Work order:
Answer with a bare number: the count of lines in the records below that have the word "digital".
*** Records shown Section Begins ***
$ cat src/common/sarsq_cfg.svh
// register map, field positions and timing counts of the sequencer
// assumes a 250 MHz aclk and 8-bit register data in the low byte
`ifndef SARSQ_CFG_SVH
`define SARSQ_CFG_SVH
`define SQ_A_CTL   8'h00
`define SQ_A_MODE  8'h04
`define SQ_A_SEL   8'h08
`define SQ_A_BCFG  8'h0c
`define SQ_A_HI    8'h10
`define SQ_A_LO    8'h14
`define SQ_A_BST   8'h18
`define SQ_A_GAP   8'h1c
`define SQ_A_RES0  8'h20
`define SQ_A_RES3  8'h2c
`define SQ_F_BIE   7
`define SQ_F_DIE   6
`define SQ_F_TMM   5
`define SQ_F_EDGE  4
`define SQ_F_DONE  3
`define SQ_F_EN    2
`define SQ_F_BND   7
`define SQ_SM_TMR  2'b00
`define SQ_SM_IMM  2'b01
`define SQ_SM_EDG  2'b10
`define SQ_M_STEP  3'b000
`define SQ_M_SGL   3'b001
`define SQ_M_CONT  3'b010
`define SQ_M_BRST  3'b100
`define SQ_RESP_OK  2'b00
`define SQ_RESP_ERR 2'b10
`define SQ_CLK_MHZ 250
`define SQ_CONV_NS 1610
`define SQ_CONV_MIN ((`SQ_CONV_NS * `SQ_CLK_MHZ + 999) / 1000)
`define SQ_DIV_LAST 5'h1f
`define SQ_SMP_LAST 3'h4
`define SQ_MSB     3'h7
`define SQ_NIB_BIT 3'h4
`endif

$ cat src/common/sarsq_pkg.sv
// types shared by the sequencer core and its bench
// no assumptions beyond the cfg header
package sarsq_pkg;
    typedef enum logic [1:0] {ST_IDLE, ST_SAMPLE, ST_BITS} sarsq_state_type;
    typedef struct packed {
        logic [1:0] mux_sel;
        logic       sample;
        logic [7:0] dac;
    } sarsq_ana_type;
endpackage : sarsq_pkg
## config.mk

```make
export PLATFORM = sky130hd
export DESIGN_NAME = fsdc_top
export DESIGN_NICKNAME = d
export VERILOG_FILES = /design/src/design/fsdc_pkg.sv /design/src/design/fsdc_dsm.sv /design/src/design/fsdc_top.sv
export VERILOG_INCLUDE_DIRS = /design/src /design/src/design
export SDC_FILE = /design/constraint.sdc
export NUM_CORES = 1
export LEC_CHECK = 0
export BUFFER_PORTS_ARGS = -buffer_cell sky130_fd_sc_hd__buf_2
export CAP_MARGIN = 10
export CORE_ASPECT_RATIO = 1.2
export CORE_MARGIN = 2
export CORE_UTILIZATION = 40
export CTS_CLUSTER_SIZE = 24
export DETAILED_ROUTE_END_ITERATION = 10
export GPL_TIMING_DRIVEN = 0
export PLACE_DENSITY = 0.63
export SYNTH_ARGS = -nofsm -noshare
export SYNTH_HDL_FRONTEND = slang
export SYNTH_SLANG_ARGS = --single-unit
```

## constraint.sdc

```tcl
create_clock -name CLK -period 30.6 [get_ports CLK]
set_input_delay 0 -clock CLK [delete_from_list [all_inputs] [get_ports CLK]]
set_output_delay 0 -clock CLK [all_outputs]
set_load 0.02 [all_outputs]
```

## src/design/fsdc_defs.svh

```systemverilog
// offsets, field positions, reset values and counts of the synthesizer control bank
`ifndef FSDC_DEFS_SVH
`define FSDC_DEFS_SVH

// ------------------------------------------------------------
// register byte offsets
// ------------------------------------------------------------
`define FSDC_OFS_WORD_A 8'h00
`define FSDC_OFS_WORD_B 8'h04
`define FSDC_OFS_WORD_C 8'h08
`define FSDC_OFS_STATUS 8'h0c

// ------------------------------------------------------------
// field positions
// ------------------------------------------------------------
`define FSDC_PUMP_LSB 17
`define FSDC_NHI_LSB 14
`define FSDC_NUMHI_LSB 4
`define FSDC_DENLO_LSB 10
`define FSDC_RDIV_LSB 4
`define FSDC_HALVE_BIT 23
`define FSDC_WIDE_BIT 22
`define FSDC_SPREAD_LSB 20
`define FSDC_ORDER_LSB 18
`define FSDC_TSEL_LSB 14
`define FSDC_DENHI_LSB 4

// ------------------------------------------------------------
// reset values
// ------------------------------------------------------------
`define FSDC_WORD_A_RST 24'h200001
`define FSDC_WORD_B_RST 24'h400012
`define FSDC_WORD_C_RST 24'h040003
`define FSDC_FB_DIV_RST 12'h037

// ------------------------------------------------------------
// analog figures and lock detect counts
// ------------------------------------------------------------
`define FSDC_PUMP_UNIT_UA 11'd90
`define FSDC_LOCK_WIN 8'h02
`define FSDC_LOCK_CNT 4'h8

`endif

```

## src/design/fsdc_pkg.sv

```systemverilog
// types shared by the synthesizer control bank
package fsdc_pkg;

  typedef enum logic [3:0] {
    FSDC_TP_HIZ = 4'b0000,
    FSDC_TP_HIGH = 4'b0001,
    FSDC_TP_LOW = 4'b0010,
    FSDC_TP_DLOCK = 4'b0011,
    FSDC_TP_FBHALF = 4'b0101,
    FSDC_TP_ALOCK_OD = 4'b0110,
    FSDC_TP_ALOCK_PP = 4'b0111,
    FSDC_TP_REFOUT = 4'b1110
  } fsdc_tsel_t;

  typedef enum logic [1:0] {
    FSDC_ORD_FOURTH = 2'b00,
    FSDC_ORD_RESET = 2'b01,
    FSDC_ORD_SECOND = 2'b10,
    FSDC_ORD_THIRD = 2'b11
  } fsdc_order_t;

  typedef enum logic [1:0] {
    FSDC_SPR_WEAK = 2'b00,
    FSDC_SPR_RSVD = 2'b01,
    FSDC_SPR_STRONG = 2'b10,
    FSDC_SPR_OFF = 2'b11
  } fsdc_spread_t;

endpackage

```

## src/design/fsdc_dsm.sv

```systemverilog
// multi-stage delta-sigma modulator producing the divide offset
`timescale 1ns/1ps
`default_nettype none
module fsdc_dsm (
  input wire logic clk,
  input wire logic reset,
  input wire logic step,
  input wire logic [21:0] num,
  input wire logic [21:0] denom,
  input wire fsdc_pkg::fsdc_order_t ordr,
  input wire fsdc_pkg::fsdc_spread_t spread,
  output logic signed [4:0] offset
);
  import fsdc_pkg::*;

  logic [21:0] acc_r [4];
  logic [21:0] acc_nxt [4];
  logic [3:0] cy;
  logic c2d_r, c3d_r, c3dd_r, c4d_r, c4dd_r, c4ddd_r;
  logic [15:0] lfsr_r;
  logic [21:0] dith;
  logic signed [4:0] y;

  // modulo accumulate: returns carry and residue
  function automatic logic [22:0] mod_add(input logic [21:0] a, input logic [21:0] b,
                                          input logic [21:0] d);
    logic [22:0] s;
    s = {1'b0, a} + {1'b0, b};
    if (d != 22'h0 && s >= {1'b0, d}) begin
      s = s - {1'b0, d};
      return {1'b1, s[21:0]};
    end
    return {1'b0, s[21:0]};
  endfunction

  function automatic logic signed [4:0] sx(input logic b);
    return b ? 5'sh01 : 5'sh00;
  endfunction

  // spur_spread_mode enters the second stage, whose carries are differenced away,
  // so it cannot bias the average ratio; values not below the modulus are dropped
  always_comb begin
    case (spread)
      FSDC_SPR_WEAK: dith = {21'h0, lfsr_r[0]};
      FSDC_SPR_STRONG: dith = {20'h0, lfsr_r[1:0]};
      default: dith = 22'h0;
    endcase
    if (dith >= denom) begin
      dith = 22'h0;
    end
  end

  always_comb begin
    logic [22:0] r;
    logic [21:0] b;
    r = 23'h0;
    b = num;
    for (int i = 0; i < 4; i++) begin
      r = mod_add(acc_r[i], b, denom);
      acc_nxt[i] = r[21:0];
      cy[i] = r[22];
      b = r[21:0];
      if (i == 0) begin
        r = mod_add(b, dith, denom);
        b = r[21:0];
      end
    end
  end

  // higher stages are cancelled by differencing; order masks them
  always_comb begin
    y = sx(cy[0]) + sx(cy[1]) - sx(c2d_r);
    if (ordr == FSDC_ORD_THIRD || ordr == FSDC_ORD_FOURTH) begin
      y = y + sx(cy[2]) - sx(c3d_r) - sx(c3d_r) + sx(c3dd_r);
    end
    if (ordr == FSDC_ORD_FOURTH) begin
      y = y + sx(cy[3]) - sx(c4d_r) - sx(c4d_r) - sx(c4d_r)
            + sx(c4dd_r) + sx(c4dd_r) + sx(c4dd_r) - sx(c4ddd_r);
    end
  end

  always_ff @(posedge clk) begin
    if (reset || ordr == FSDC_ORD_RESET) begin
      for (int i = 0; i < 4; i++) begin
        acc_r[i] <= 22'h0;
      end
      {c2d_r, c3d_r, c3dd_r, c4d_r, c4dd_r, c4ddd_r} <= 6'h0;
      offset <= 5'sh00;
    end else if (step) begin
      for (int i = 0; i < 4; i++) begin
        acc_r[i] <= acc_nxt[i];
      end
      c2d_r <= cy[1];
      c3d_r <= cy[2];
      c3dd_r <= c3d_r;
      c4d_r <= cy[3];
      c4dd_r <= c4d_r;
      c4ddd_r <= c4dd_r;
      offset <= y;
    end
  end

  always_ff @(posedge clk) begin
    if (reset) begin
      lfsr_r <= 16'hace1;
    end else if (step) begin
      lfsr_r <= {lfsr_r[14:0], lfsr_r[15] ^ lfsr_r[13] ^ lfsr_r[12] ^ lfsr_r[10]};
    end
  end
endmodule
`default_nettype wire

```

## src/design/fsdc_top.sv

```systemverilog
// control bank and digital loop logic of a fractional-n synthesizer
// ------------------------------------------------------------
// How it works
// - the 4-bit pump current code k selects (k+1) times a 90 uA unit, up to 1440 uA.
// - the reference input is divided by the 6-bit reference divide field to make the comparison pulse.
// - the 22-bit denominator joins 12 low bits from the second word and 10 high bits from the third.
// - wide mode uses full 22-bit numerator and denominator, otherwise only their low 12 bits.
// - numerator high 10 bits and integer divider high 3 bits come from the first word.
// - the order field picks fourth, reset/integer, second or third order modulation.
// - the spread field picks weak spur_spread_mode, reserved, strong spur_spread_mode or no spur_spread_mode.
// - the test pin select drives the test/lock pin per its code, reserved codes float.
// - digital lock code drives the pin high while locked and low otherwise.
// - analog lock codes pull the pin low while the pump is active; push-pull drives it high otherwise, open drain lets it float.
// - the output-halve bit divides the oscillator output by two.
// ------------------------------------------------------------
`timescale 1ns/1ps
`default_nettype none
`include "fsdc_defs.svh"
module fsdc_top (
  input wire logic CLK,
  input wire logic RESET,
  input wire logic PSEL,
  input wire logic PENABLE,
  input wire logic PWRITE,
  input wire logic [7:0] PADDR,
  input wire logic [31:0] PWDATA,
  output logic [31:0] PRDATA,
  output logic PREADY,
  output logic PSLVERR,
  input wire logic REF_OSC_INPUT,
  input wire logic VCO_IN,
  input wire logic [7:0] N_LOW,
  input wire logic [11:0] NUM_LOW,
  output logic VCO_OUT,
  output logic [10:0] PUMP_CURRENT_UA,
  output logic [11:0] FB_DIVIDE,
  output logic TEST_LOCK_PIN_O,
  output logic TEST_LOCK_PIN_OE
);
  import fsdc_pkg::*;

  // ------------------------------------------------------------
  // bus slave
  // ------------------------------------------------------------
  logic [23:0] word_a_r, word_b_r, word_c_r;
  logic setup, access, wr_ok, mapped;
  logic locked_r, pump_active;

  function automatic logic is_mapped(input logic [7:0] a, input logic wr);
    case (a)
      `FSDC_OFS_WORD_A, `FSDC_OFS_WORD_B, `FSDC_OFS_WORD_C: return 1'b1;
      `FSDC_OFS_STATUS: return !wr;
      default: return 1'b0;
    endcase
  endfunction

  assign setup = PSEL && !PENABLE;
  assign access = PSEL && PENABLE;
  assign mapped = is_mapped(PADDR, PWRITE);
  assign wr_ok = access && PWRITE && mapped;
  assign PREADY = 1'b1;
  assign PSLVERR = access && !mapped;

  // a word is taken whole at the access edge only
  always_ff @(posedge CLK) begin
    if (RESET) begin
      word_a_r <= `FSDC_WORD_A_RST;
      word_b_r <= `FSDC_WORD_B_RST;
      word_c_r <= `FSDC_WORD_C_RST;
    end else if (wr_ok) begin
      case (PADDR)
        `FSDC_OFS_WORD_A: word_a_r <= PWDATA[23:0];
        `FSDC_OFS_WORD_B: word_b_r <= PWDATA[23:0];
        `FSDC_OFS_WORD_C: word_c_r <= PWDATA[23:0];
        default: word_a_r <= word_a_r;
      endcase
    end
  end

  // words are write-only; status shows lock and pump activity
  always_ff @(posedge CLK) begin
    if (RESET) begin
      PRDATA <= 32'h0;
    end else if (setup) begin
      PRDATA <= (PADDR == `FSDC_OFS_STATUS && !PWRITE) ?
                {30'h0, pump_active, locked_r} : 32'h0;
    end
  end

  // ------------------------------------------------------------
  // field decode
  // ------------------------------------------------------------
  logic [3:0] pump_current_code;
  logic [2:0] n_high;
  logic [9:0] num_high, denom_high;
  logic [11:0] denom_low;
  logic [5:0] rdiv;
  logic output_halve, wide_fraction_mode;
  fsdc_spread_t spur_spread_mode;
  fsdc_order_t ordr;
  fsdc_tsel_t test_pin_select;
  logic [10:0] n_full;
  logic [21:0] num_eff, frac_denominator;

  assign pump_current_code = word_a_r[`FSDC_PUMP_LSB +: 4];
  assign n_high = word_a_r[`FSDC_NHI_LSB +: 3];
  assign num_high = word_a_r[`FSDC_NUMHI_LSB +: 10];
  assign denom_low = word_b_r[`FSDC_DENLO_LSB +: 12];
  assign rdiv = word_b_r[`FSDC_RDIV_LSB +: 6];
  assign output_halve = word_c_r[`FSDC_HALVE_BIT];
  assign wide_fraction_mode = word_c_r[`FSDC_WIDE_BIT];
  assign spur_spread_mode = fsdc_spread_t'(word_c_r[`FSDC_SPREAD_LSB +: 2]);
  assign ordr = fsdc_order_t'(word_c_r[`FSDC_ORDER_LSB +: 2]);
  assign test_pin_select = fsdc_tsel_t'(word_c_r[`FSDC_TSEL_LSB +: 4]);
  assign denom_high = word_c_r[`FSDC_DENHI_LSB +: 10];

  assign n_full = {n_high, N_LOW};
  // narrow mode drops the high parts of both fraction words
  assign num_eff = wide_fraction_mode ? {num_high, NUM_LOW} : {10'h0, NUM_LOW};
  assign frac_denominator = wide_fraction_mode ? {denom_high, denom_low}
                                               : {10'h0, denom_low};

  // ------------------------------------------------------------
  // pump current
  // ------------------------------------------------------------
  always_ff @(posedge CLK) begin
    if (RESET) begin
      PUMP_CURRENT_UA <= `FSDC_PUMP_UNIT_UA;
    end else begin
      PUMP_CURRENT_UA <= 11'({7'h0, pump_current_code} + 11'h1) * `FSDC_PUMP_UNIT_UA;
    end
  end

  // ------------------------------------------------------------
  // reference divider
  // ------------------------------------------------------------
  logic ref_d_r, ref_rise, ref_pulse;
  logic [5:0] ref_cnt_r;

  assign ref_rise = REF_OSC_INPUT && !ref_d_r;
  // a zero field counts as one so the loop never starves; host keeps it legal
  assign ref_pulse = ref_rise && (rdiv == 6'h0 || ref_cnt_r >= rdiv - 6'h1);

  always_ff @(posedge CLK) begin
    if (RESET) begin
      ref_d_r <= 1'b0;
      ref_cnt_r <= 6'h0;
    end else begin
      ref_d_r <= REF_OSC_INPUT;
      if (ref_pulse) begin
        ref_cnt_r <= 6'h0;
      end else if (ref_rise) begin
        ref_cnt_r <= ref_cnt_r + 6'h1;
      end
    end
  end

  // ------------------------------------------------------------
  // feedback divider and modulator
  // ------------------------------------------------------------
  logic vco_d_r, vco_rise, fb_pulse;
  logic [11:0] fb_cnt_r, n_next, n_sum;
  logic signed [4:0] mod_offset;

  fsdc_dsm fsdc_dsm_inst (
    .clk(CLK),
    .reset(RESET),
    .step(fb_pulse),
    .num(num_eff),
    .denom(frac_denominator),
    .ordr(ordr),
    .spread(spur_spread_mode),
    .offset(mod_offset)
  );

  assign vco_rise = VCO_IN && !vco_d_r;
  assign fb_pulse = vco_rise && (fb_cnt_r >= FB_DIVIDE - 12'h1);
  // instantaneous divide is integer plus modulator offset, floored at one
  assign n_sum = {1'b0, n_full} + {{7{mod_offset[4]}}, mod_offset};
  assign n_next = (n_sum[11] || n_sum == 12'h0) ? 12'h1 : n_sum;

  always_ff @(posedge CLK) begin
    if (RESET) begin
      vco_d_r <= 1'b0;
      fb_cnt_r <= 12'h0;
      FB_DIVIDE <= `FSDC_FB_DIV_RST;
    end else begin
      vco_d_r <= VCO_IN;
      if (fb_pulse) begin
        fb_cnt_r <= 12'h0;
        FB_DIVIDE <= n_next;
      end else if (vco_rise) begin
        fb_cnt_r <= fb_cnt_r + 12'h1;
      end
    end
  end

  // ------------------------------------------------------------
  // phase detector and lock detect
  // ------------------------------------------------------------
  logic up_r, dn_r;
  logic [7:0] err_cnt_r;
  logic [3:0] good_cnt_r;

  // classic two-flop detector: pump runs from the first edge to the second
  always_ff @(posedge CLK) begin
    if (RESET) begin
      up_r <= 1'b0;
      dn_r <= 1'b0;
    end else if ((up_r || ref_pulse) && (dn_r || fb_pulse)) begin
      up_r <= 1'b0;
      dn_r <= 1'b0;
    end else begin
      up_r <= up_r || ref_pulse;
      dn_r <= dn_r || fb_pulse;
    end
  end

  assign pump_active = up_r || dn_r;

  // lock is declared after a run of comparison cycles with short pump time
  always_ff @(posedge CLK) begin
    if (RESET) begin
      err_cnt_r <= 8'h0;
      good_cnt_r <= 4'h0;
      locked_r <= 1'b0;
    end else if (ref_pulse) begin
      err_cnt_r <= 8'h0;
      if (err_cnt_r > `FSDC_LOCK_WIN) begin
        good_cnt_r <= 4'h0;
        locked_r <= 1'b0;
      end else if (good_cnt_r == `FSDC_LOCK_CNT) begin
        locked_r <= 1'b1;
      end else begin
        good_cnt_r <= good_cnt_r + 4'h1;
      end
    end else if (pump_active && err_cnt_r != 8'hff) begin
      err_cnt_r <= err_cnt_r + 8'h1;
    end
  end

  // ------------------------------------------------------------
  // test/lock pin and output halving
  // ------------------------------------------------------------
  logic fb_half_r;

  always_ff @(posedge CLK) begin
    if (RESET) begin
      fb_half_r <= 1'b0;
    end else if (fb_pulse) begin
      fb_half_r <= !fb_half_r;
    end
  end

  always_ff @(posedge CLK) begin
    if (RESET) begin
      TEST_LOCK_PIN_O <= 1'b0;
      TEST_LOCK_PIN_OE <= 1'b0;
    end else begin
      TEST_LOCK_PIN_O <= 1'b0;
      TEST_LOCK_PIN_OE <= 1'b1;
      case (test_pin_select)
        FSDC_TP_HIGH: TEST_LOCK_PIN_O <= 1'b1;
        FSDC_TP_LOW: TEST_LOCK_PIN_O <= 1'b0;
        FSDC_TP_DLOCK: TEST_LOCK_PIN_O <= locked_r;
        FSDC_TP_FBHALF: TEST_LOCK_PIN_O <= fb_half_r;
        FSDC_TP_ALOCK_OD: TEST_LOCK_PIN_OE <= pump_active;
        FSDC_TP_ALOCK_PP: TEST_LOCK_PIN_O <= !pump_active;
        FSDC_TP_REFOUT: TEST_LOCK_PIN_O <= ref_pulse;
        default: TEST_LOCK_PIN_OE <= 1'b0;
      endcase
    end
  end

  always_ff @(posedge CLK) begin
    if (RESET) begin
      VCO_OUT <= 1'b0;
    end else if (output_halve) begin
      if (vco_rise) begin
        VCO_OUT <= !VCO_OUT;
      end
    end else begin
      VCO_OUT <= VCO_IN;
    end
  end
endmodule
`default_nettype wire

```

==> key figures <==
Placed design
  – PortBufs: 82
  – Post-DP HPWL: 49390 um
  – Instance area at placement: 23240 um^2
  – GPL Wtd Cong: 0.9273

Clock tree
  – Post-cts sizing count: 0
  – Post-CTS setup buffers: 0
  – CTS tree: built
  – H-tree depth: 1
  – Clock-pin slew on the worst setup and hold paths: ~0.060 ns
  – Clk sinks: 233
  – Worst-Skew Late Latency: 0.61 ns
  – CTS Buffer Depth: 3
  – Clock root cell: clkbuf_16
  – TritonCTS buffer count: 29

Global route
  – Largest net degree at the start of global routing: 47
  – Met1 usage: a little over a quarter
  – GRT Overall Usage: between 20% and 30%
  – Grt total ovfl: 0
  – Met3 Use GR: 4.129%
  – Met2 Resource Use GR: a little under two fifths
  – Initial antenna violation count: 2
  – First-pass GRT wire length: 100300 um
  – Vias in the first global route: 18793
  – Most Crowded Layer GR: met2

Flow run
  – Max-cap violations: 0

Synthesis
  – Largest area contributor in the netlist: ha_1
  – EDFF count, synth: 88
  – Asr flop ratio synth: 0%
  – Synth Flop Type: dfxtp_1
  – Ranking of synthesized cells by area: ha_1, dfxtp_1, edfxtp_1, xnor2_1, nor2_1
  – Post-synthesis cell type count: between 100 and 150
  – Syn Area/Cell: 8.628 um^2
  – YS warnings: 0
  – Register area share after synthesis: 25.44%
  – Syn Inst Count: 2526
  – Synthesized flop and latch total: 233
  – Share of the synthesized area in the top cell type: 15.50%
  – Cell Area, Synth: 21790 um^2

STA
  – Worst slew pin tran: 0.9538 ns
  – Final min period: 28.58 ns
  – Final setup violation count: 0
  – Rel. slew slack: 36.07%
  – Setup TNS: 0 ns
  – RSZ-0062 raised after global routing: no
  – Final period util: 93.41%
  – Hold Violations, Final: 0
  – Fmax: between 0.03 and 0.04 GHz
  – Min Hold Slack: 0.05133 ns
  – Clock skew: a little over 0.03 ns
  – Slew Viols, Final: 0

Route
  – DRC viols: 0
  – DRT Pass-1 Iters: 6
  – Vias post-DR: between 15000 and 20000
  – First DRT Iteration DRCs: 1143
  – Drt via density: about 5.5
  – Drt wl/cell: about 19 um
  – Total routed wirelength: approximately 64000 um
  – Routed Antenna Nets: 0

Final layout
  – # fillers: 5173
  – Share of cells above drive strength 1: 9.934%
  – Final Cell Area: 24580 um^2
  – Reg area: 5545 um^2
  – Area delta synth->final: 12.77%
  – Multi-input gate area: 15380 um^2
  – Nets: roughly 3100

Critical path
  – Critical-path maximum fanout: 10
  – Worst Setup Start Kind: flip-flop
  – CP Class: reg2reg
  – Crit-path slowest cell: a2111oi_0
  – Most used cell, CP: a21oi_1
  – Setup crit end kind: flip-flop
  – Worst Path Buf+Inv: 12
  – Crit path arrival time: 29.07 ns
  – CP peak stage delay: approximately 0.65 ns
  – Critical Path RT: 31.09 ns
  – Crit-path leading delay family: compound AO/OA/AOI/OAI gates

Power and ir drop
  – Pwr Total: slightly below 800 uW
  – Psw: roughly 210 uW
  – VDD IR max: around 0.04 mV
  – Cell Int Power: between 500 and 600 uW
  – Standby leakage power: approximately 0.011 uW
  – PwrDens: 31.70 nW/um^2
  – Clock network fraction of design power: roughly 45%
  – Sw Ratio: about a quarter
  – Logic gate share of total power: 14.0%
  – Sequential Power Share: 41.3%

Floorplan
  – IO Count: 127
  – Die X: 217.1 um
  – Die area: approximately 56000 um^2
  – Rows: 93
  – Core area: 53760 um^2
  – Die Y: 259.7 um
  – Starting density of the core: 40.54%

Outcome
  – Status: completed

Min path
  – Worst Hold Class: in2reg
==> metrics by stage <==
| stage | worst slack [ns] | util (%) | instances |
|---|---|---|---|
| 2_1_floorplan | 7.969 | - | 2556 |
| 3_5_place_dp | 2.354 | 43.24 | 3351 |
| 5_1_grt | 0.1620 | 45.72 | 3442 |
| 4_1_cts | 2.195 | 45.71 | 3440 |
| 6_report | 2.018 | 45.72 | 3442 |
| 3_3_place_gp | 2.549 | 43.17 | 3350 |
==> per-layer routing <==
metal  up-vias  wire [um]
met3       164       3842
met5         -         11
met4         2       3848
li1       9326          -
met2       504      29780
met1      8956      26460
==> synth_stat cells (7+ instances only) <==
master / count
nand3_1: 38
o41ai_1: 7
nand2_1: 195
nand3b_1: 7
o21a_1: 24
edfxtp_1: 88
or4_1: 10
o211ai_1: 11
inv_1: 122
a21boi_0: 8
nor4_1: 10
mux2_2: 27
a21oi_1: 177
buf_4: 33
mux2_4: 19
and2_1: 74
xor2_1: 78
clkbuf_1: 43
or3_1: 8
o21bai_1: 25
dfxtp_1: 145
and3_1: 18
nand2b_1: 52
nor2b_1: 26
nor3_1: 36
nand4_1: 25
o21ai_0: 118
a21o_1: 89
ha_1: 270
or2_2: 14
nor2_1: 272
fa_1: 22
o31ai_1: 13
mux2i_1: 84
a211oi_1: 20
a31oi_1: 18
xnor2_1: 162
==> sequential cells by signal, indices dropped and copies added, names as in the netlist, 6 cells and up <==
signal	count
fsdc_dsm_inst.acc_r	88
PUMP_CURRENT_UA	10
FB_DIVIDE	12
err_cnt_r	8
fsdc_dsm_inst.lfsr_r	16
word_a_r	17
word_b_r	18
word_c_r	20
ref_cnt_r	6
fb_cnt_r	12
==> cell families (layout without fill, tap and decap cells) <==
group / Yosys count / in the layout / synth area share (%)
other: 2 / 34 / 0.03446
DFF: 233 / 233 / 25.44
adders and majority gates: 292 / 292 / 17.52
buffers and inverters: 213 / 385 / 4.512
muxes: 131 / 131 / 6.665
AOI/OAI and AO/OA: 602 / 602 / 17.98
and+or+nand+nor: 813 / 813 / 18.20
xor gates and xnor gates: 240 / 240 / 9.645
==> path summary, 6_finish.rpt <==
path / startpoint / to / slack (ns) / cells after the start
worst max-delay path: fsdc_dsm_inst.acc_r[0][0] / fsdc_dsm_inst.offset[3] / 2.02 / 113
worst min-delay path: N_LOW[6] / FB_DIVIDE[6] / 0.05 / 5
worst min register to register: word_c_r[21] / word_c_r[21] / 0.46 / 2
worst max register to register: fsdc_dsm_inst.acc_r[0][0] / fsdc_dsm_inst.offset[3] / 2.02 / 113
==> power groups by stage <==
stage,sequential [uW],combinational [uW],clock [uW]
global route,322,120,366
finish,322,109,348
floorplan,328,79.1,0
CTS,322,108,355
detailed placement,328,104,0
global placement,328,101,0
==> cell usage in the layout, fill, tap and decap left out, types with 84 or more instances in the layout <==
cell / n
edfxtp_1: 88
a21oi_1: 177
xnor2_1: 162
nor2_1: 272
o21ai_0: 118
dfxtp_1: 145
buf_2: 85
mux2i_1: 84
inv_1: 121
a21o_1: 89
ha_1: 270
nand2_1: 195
*** Records shown Section Ends ***
Solution below:
2